Sebenarnya, sesuai rencana ia menjelaskan tim tersebut akan diberangkatkan pada hari ini. Akan tetapi, dia belum dapat menyebut jumlahnya karena tim tersebut saat ini tengah disiapkan oleh BBKSDA Riau di Pekanbaru.

Lebih jauh, Hutomo menjelaskan penambahan jumlah personel khusus untuk upaya pembiusan telah disetujui dan merupakan instruksi langsung Direktorat Jenderal Sumber Daya Alam dan Ekosistem.

Yusri Efendi, seorang buruh bangunan di Dusun Sinar Danau, Desa Tanjung Kecamatan Pelangiran, Kabupaten Indragiri Hilir meregang nyawa setelah diserang seekor harimau sumatera pada Sabtu malam (10/3).
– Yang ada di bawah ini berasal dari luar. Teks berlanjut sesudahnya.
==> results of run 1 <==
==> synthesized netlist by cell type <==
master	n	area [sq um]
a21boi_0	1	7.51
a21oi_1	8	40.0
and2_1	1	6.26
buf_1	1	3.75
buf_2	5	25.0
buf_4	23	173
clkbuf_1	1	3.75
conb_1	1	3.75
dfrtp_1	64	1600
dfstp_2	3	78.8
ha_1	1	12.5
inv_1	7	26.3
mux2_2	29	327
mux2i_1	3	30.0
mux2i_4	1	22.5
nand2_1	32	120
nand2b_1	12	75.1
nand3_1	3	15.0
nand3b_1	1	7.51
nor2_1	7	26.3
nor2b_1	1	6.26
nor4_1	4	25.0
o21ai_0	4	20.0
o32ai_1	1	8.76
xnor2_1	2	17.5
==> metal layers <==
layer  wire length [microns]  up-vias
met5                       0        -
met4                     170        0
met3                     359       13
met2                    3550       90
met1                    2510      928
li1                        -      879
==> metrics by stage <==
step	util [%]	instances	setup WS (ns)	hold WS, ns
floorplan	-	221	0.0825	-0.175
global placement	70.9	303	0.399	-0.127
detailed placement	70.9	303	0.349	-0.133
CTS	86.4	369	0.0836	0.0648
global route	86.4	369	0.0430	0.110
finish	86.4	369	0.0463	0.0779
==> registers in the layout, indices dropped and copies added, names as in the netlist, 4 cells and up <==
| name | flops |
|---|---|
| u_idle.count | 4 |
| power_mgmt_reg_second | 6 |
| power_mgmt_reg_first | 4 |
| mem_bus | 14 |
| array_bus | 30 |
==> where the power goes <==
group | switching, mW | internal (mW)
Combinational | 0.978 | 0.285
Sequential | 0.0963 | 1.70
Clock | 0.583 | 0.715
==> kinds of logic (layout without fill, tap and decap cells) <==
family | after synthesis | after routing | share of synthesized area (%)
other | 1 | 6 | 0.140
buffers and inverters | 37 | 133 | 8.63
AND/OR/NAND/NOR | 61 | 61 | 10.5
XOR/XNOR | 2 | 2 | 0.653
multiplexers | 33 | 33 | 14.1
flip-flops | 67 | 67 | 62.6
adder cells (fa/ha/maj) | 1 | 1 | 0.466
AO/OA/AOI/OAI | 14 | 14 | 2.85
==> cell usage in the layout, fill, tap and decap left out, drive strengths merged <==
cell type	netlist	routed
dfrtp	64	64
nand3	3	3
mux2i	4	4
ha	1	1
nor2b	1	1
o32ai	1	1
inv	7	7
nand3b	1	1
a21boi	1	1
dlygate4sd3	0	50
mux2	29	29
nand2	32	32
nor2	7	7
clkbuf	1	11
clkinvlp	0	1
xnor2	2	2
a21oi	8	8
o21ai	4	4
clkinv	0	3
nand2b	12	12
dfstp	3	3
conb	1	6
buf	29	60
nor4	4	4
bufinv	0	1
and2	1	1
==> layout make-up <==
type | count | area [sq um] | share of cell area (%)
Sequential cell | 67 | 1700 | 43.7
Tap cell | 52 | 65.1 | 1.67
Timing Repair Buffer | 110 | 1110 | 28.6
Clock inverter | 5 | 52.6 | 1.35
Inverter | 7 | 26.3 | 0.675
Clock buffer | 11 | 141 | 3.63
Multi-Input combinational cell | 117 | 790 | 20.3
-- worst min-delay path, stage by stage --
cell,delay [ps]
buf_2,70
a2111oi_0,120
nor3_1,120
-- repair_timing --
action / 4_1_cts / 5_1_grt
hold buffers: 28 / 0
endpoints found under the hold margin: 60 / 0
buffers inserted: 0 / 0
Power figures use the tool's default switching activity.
## config.mk

```make
export PLATFORM = sky130hd
export DESIGN_NAME = sdcp_port
export DESIGN_NICKNAME = d
export VERILOG_FILES = /design/src/sdcp_pkg.sv /design/src/sdcp_port.sv /design/src/sdcp_sync.sv
export SDC_FILE = /design/constraint.sdc
export NUM_CORES = 1
export LEC_CHECK = 0
export BUFFER_PORTS_ARGS = -buffer_cell sky130_fd_sc_hd__buf_4
export CELL_PAD_IN_SITES_DETAIL_PLACEMENT = 0
export CELL_PAD_IN_SITES_GLOBAL_PLACEMENT = 1
export CORE_ASPECT_RATIO = 0.7
export CORE_MARGIN = 5
export CORE_UTILIZATION = 50
export CTS_CLUSTER_SIZE = 20
export DETAILED_ROUTE_END_ITERATION = 16
export PLACE_DENSITY = 0.84
export RECOVER_POWER = 50
export SLEW_MARGIN = 40
export SYNTH_ARGS = -nofsm -noshare
export SYNTH_HDL_FRONTEND = slang
export SYNTH_SLANG_ARGS = --single-unit
```

## constraint.sdc

```tcl
create_clock -name clk -period 6.1 [get_ports clk]
set_input_delay 0 -clock clk [delete_from_list [all_inputs] [get_ports clk]]
set_output_delay 0 -clock clk [all_outputs]
set_load 0.05 [all_outputs]
```
`src/hdl/adcpc_pkg.sv`:
```
package adcpc_pkg;

  // Clock
  localparam int CLK_HZ        = 20_000_000;
  localparam int CLK_PERIOD_NS = 50;

  // Register offsets
  localparam logic [5:0] OFS_CONV_CTRL = 6'h01;
  localparam logic [5:0] OFS_EXC_CTRL  = 6'h03;
  localparam logic [5:0] OFS_BIAS_CTRL = 6'h04;

  // Reset values
  localparam logic [15:0] RST_CONV_CTRL = 16'h0000;
  localparam logic [23:0] RST_EXC_CTRL  = 24'h000000;
  localparam logic [15:0] RST_BIAS_CTRL = 16'h0000;

  // Converter control fields; bits 15:13 read as zero
  localparam int          CC_CLK_SEL_LSB = 0;
  localparam int          CC_MODE_LSB    = 2;
  localparam int          CC_PWR_LSB     = 6;
  localparam int          CC_FLAGS_LSB   = 8;
  localparam logic [15:0] CC_WMASK       = 16'h1fff;

  // Excitation and output control fields; bit 14 reads as zero
  localparam int          EX_PIN_A_LSB = 0;
  localparam int          EX_PIN_B_LSB = 4;
  localparam int          EX_LVL_A_LSB = 8;
  localparam int          EX_LVL_B_LSB = 11;
  localparam int          EX_BRIDGE    = 15;
  localparam int          EX_GP_EN_LSB = 16;
  localparam int          EX_GP_DT_LSB = 20;
  localparam logic [23:0] EX_WMASK     = 24'hffbfff;

  // Level codes: 0 off, 1..6 = 50, 100, 250, 500, 750 uA, 1 mA
  localparam logic [2:0] LVL_OFF = 3'h0;

  // Operating modes
  localparam logic [3:0] MODE_CONT    = 4'h0;
  localparam logic [3:0] MODE_STANDBY = 4'h2;
  localparam logic [3:0] MODE_PDOWN   = 4'h3;

  // Clock source select
  localparam logic [1:0] CLKSEL_INT     = 2'h0;
  localparam logic [1:0] CLKSEL_INT_OUT = 2'h1;

  // Power modes and master clock dividers minus one
  localparam logic [1:0] PWR_LOW      = 2'h0;
  localparam logic [1:0] PWR_MID      = 2'h1;
  localparam logic [2:0] DIVM1_FULL   = 3'h0;
  localparam logic [2:0] DIVM1_MID    = 3'h3;
  localparam logic [2:0] DIVM1_LOW    = 3'h7;

  // Oscillator: 614.4 kHz in tenths of Hz, toggled at twice that rate
  localparam int          OSC_HZ_X10 = 6_144_000;
  localparam logic [31:0] OSC_STEP   = 32'(2 * OSC_HZ_X10);
  localparam logic [31:0] OSC_MOD    = 32'(CLK_HZ * 10);

  // Timing
  localparam int STBY_WAKE_MCLK  = 130;
  localparam int SER_WAKE_CLKS   = 64;
  localparam int WAKE_SETTLE_NS  = 2_000_000;
  localparam int WAKE_SETTLE_CYC =
    (WAKE_SETTLE_NS + CLK_PERIOD_NS - 1) / CLK_PERIOD_NS;

  typedef enum logic [4:0] {
    ST_SETTLE  = 5'b00001,
    ST_ACTIVE  = 5'b00010,
    ST_STANDBY = 5'b00100,
    ST_WAKE    = 5'b01000,
    ST_DOWN    = 5'b10000
  } adcpc_state_t;

endpackage : adcpc_pkg

```
`src/hdl/adcpc_sync3.sv`:
```
`timescale 1ns/10ps
module adcpc_sync3 #(
  parameter int W = 8
) (
  // Clock and reset
  input  wire logic         clk,
  input  wire logic         sys_rst,
  // Pin side
  input  wire logic [W-1:0] d_in,
  // Filtered level
  output logic      [W-1:0] q_out
);

  logic [W-1:0] s1_r;
  logic [W-1:0] s2_r;
  logic [W-1:0] s3_r;

  // A bit changes only once stages two and three agree
  genvar gi;
  generate
    for (gi = 0; gi < W; gi++) begin : g_bit
      always_ff @(posedge clk or posedge sys_rst) begin
        if (sys_rst) begin
          s1_r[gi]  <= 1'b0;
          s2_r[gi]  <= 1'b0;
          s3_r[gi]  <= 1'b0;
          q_out[gi] <= 1'b0;
        end else begin
          s1_r[gi] <= d_in[gi];
          s2_r[gi] <= s1_r[gi];
          s3_r[gi] <= s2_r[gi];
          if (s2_r[gi] == s3_r[gi]) begin
            q_out[gi] <= s3_r[gi];
          end
        end
      end
    end
  endgenerate

endmodule : adcpc_sync3

```
`src/hdl/adcpc_ctrl.sv`:
```
`timescale 1ns/10ps
module adcpc_ctrl #(
  parameter int WAKE_SETTLE_CYC = adcpc_pkg::WAKE_SETTLE_CYC
) (
  // Clock and reset
  input  wire logic        clk,
  input  wire logic        sys_rst,
  // Register access from the serial engine
  input  wire logic        reg_wr,
  input  wire logic        reg_rd,
  input  wire logic [5:0]  reg_addr,
  input  wire logic [23:0] reg_wdata,
  output logic      [23:0] reg_rdata,
  output logic             reg_rvalid,
  output logic             regs_ready,
  // Status flag
  output logic             por_flag,
  input  wire logic        por_flag_clr,
  // Serial pins, watched for the wake pattern
  input  wire logic        sclk_pin,
  input  wire logic        cs_n_pin,
  input  wire logic        din_pin,
  // Clock pin
  input  wire logic        ext_clk_pin,
  output logic             clk_pin_out,
  output logic             clk_pin_oe,
  output logic             mclk_tick,
  // Conversion results
  input  wire logic [23:0] conv_sample,
  input  wire logic        conv_bipolar,
  input  wire logic        conv_valid,
  output logic      [23:0] code_out,
  output logic             code_valid,
  // Analog controls
  output logic      [2:0]  current_a_level,
  output logic      [2:0]  current_b_level,
  output logic      [3:0]  current_a_pin_sel,
  output logic      [3:0]  current_b_pin_sel,
  output logic             bridge_switch_on,
  output logic      [15:0] bias_enable_bits,
  output logic             ref_enable,
  output logic      [4:0]  ctrl_flags,
  output logic      [3:0]  mode_out,
  output logic             conv_run,
  // General-purpose outputs
  output logic      [3:0]  gp_out_value,
  output logic      [3:0]  gp_out_oe,
  input  wire logic [3:0]  gp_pin_in,
  // Diagnostics needing the master clock
  input  wire logic        diag_mclk_req,
  output logic             diag_mclk_run
);

  localparam logic [15:0] SETTLE_LAST = 16'(WAKE_SETTLE_CYC - 1);
  localparam logic [15:0] STBY_LAST   = 16'(adcpc_pkg::STBY_WAKE_MCLK - 1);
  localparam logic [6:0]  SER_LAST    = 7'(adcpc_pkg::SER_WAKE_CLKS - 1);

  adcpc_pkg::adcpc_state_t state_r;
  adcpc_pkg::adcpc_state_t state_nxt;

  logic [15:0] conv_ctrl_r;
  logic [23:0] exc_ctrl_r;
  logic [15:0] bias_ctrl_r;
  logic [15:0] cnt_r;
  logic [6:0]  ser_cnt_r;
  logic [31:0] osc_acc_r;
  logic        osc_r;
  logic [2:0]  div_cnt_r;
  logic        sclk_d_r;
  logic        ext_d_r;
  logic        diag_blk_r;
  logic [7:0]  pins_q;

  // Synchronised pins
  adcpc_sync3 #(.W(8)) u_sync (
    .clk     (clk),
    .sys_rst (sys_rst),
    .d_in    ({gp_pin_in, ext_clk_pin, din_pin, cs_n_pin, sclk_pin}),
    .q_out   (pins_q)
  );

  wire       sclk_q   = pins_q[0];
  wire       cs_n_q   = pins_q[1];
  wire       din_q    = pins_q[2];
  wire       ext_q    = pins_q[3];
  wire [3:0] gp_q     = pins_q[7:4];

  wire       st_settle  = (state_r == adcpc_pkg::ST_SETTLE);
  wire       st_active  = (state_r == adcpc_pkg::ST_ACTIVE);
  wire       st_standby = (state_r == adcpc_pkg::ST_STANDBY);
  wire       st_wake    = (state_r == adcpc_pkg::ST_WAKE);
  wire       st_down    = (state_r == adcpc_pkg::ST_DOWN);
  wire       regs_ok    = st_active | st_standby | st_wake;

  // Control fields
  wire [1:0] clk_sel  = conv_ctrl_r[adcpc_pkg::CC_CLK_SEL_LSB +: 2];
  wire [3:0] mode_f   = conv_ctrl_r[adcpc_pkg::CC_MODE_LSB +: 4];
  wire [1:0] pwr_f    = conv_ctrl_r[adcpc_pkg::CC_PWR_LSB +: 2];
  wire       use_int  = (clk_sel == adcpc_pkg::CLKSEL_INT) |
                        (clk_sel == adcpc_pkg::CLKSEL_INT_OUT);
  wire       mode_sby = (mode_f == adcpc_pkg::MODE_STANDBY);
  wire       mode_pd  = (mode_f == adcpc_pkg::MODE_PDOWN);

  // Register writes
  wire        wr_ok    = reg_wr & regs_ok;
  wire        wr_cc    = wr_ok & (reg_addr == adcpc_pkg::OFS_CONV_CTRL);
  wire        wr_ex    = wr_ok & (reg_addr == adcpc_pkg::OFS_EXC_CTRL);
  wire        wr_bias  = wr_ok & (reg_addr == adcpc_pkg::OFS_BIAS_CTRL);
  wire [3:0]  new_mode = reg_wdata[adcpc_pkg::CC_MODE_LSB +: 4];
  // Power-down from any mode but standby keeps the previous mode
  wire        pd_bad   = (new_mode == adcpc_pkg::MODE_PDOWN) &
                         ~(st_standby & mode_sby);
  wire [15:0] cc_wr    = reg_wdata[15:0] & adcpc_pkg::CC_WMASK;
  wire [15:0] cc_nxt   = pd_bad ?
    {cc_wr[15:6], mode_f, cc_wr[1:0]} : cc_wr;

  // Internal oscillator as a fractional accumulator
  wire [31:0] osc_sum  = osc_acc_r + adcpc_pkg::OSC_STEP;
  wire        osc_wrap = (osc_sum >= adcpc_pkg::OSC_MOD);
  wire        osc_rise = osc_wrap & ~osc_r;
  wire        ext_rise = ext_q & ~ext_d_r;
  wire        src_tick = use_int ? osc_rise : ext_rise;

  // Power mode divider
  wire [2:0]  div_lim  = (pwr_f == adcpc_pkg::PWR_LOW) ? adcpc_pkg::DIVM1_LOW :
                         (pwr_f == adcpc_pkg::PWR_MID) ? adcpc_pkg::DIVM1_MID :
                         adcpc_pkg::DIVM1_FULL;
  // Compare by magnitude so a switch to a faster mode cannot stall the count
  wire        div_end  = (div_cnt_r >= div_lim);
  wire        mclk_nxt = src_tick & div_end & ~st_down;

  // Wake pattern: consecutive serial clocks with select low, data high
  wire        sclk_rise = sclk_q & ~sclk_d_r;
  wire        ser_one   = sclk_rise & ~cs_n_q & din_q;
  wire        ser_done  = st_down & ser_one & (ser_cnt_r == SER_LAST);

  wire        settle_done = st_settle & (cnt_r == SETTLE_LAST);
  wire        wake_done   = st_wake & mclk_tick & (cnt_r == STBY_LAST);

  always_comb begin
    state_nxt = state_r;
    unique case (state_r)
      adcpc_pkg::ST_SETTLE: begin
        if (settle_done) begin
          state_nxt = adcpc_pkg::ST_ACTIVE;
        end
      end
      adcpc_pkg::ST_ACTIVE: begin
        if (mode_sby) begin
          state_nxt = adcpc_pkg::ST_STANDBY;
        end
      end
      adcpc_pkg::ST_STANDBY: begin
        if (mode_pd) begin
          state_nxt = adcpc_pkg::ST_DOWN;
        end else if (!mode_sby) begin
          state_nxt = adcpc_pkg::ST_WAKE;
        end
      end
      adcpc_pkg::ST_WAKE: begin
        if (mode_sby) begin
          state_nxt = adcpc_pkg::ST_STANDBY;
        end else if (wake_done) begin
          state_nxt = adcpc_pkg::ST_ACTIVE;
        end
      end
      adcpc_pkg::ST_DOWN: begin
        if (ser_done) begin
          state_nxt = adcpc_pkg::ST_SETTLE;
        end
      end
    endcase
  end

  // Counter shared by the settle and standby-exit waits
  wire [15:0] cnt_nxt =
    (state_nxt != state_r)  ? 16'h0000 :
    st_settle               ? cnt_r + 16'h0001 :
    (st_wake & mclk_tick)   ? cnt_r + 16'h0001 : cnt_r;

  wire [6:0] ser_nxt = !st_down ? 7'h00 :
                       cs_n_q   ? 7'h00 :
                       !sclk_rise ? ser_cnt_r :
                       din_q    ? ser_cnt_r + 7'h01 : 7'h00;

  // Standby forces the currents off; the reference enable plays no part
  wire       cur_off  = ~(st_active | st_settle);
  wire [2:0] lvl_a    = exc_ctrl_r[adcpc_pkg::EX_LVL_A_LSB +: 3];
  wire [2:0] lvl_b    = exc_ctrl_r[adcpc_pkg::EX_LVL_B_LSB +: 3];
  wire [3:0] gp_en    = exc_ctrl_r[adcpc_pkg::EX_GP_EN_LSB +: 4];
  wire [3:0] gp_dat   = exc_ctrl_r[adcpc_pkg::EX_GP_DT_LSB +: 4];

  // Read path: data bits show the pins, not the stored values
  wire [23:0] ex_rd   = {gp_q, exc_ctrl_r[19:0]};
  wire [23:0] rd_mux  =
    !regs_ok                                 ? 24'h000000 :
    (reg_addr == adcpc_pkg::OFS_CONV_CTRL)   ? {8'h00, conv_ctrl_r} :
    (reg_addr == adcpc_pkg::OFS_EXC_CTRL)    ? ex_rd :
    (reg_addr == adcpc_pkg::OFS_BIAS_CTRL)   ? {8'h00, bias_ctrl_r} :
    24'h000000;

  // Code formatting: offset binary is the two's complement with MSB flipped
  wire [23:0] code_nxt = conv_bipolar ?
    {~conv_sample[23], conv_sample[22:0]} :
    conv_sample;

  // Diagnostic switched on during standby stays blocked until switched off
  wire diag_blk_nxt = diag_mclk_req & (diag_blk_r | st_standby);

  always_ff @(posedge clk or posedge sys_rst) begin
    if (sys_rst) begin
      state_r   <= adcpc_pkg::ST_SETTLE;
      cnt_r     <= 16'h0000;
      ser_cnt_r <= 7'h00;
      sclk_d_r  <= 1'b0;
      ext_d_r   <= 1'b0;
      diag_blk_r <= 1'b0;
    end else begin
      state_r   <= state_nxt;
      cnt_r     <= cnt_nxt;
      ser_cnt_r <= ser_nxt;
      sclk_d_r  <= sclk_q;
      ext_d_r   <= ext_q;
      diag_blk_r <= diag_blk_nxt;
    end
  end

  // Registers: held at reset values while powered down and while settling
  always_ff @(posedge clk or posedge sys_rst) begin
    if (sys_rst) begin
      conv_ctrl_r <= adcpc_pkg::RST_CONV_CTRL;
      exc_ctrl_r  <= adcpc_pkg::RST_EXC_CTRL;
      bias_ctrl_r <= adcpc_pkg::RST_BIAS_CTRL;
    end else if (st_down || st_settle) begin
      conv_ctrl_r <= adcpc_pkg::RST_CONV_CTRL;
      exc_ctrl_r  <= adcpc_pkg::RST_EXC_CTRL;
      bias_ctrl_r <= adcpc_pkg::RST_BIAS_CTRL;
    end else begin
      // Standby keeps every register as written
      if (wr_cc) begin
        conv_ctrl_r <= cc_nxt;
      end
      if (wr_ex) begin
        exc_ctrl_r <= reg_wdata & adcpc_pkg::EX_WMASK;
      end
      if (wr_bias) begin
        bias_ctrl_r <= reg_wdata[15:0];
      end
    end
  end

  // Oscillator stops in power-down, so its phase restarts on wake
  always_ff @(posedge clk or posedge sys_rst) begin
    if (sys_rst) begin
      osc_acc_r <= 32'h00000000;
      osc_r     <= 1'b0;
      div_cnt_r <= 3'h0;
    end else if (st_down) begin
      osc_acc_r <= 32'h00000000;
      osc_r     <= 1'b0;
      div_cnt_r <= 3'h0;
    end else begin
      osc_acc_r <= osc_wrap ? osc_sum - adcpc_pkg::OSC_MOD : osc_sum;
      osc_r     <= osc_r ^ osc_wrap;
      if (src_tick) begin
        div_cnt_r <= div_end ? 3'h0 : div_cnt_r + 3'h1;
      end
    end
  end

  // Output flops
  always_ff @(posedge clk or posedge sys_rst) begin
    if (sys_rst) begin
      reg_rdata         <= 24'h000000;
      reg_rvalid        <= 1'b0;
      regs_ready        <= 1'b0;
      por_flag          <= 1'b0;
      clk_pin_out       <= 1'b0;
      clk_pin_oe        <= 1'b0;
      mclk_tick         <= 1'b0;
      code_out          <= 24'h000000;
      code_valid        <= 1'b0;
      current_a_level   <= adcpc_pkg::LVL_OFF;
      current_b_level   <= adcpc_pkg::LVL_OFF;
      current_a_pin_sel <= 4'h0;
      current_b_pin_sel <= 4'h0;
      bridge_switch_on  <= 1'b0;
      bias_enable_bits  <= 16'h0000;
      ref_enable        <= 1'b0;
      ctrl_flags        <= 5'h00;
      mode_out          <= adcpc_pkg::MODE_CONT;
      conv_run          <= 1'b0;
      gp_out_value      <= 4'h0;
      gp_out_oe         <= 4'h0;
      diag_mclk_run     <= 1'b0;
    end else begin
      reg_rdata   <= reg_rd ? rd_mux : reg_rdata;
      reg_rvalid  <= reg_rd;
      regs_ready  <= regs_ok | settle_done;
      // Set wins over a clear in the same cycle
      por_flag    <= settle_done |
                     (por_flag & ~por_flag_clr & ~st_down);
      clk_pin_out <= osc_r;
      clk_pin_oe  <= (clk_sel == adcpc_pkg::CLKSEL_INT_OUT) & ~st_down;
      mclk_tick   <= mclk_nxt;
      code_out    <= conv_valid ? code_nxt : code_out;
      code_valid  <= conv_valid & st_active;
      current_a_level   <= cur_off ? adcpc_pkg::LVL_OFF : lvl_a;
      current_b_level   <= cur_off ? adcpc_pkg::LVL_OFF : lvl_b;
      current_a_pin_sel <= exc_ctrl_r[adcpc_pkg::EX_PIN_A_LSB +: 4];
      current_b_pin_sel <= exc_ctrl_r[adcpc_pkg::EX_PIN_B_LSB +: 4];
      bridge_switch_on  <= exc_ctrl_r[adcpc_pkg::EX_BRIDGE];
      bias_enable_bits  <= bias_ctrl_r;
      ref_enable        <= conv_ctrl_r[adcpc_pkg::CC_FLAGS_LSB];
      ctrl_flags        <= conv_ctrl_r[adcpc_pkg::CC_FLAGS_LSB +: 5];
      mode_out          <= mode_f;
      conv_run          <= st_active & ~settle_done;
      gp_out_value      <= gp_dat;
      gp_out_oe         <= st_down ? 4'h0 : gp_en;
      diag_mclk_run     <= diag_mclk_req & ~diag_blk_nxt & regs_ok;
    end
  end

endmodule : adcpc_ctrl

```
Kejadian tersebut berawal saat korban bersama tiga orang rekannya masing-masing Rusli (41) Indra (26) dan Syahran (41) sedang mengerjakan bangunan rumah walet. Korban dan warga merupakan pendatang asal Desa Pulau Muda Kecamatan Teluk Meranti Kabupaten Pelalawan.

Sempat dinyatakan hilang, korban Yusri berhasil ditemukan di atas tanaman kumpai (sejenis rumput yang terdapat di atas air) sekira pukul 19.00 WIB. Berdasarkan hasil pemeriksaan diketahui korban meninggal dunia karena mengalami pendarahan akibat luka robek bekas gigitan harimau di tengkuknya.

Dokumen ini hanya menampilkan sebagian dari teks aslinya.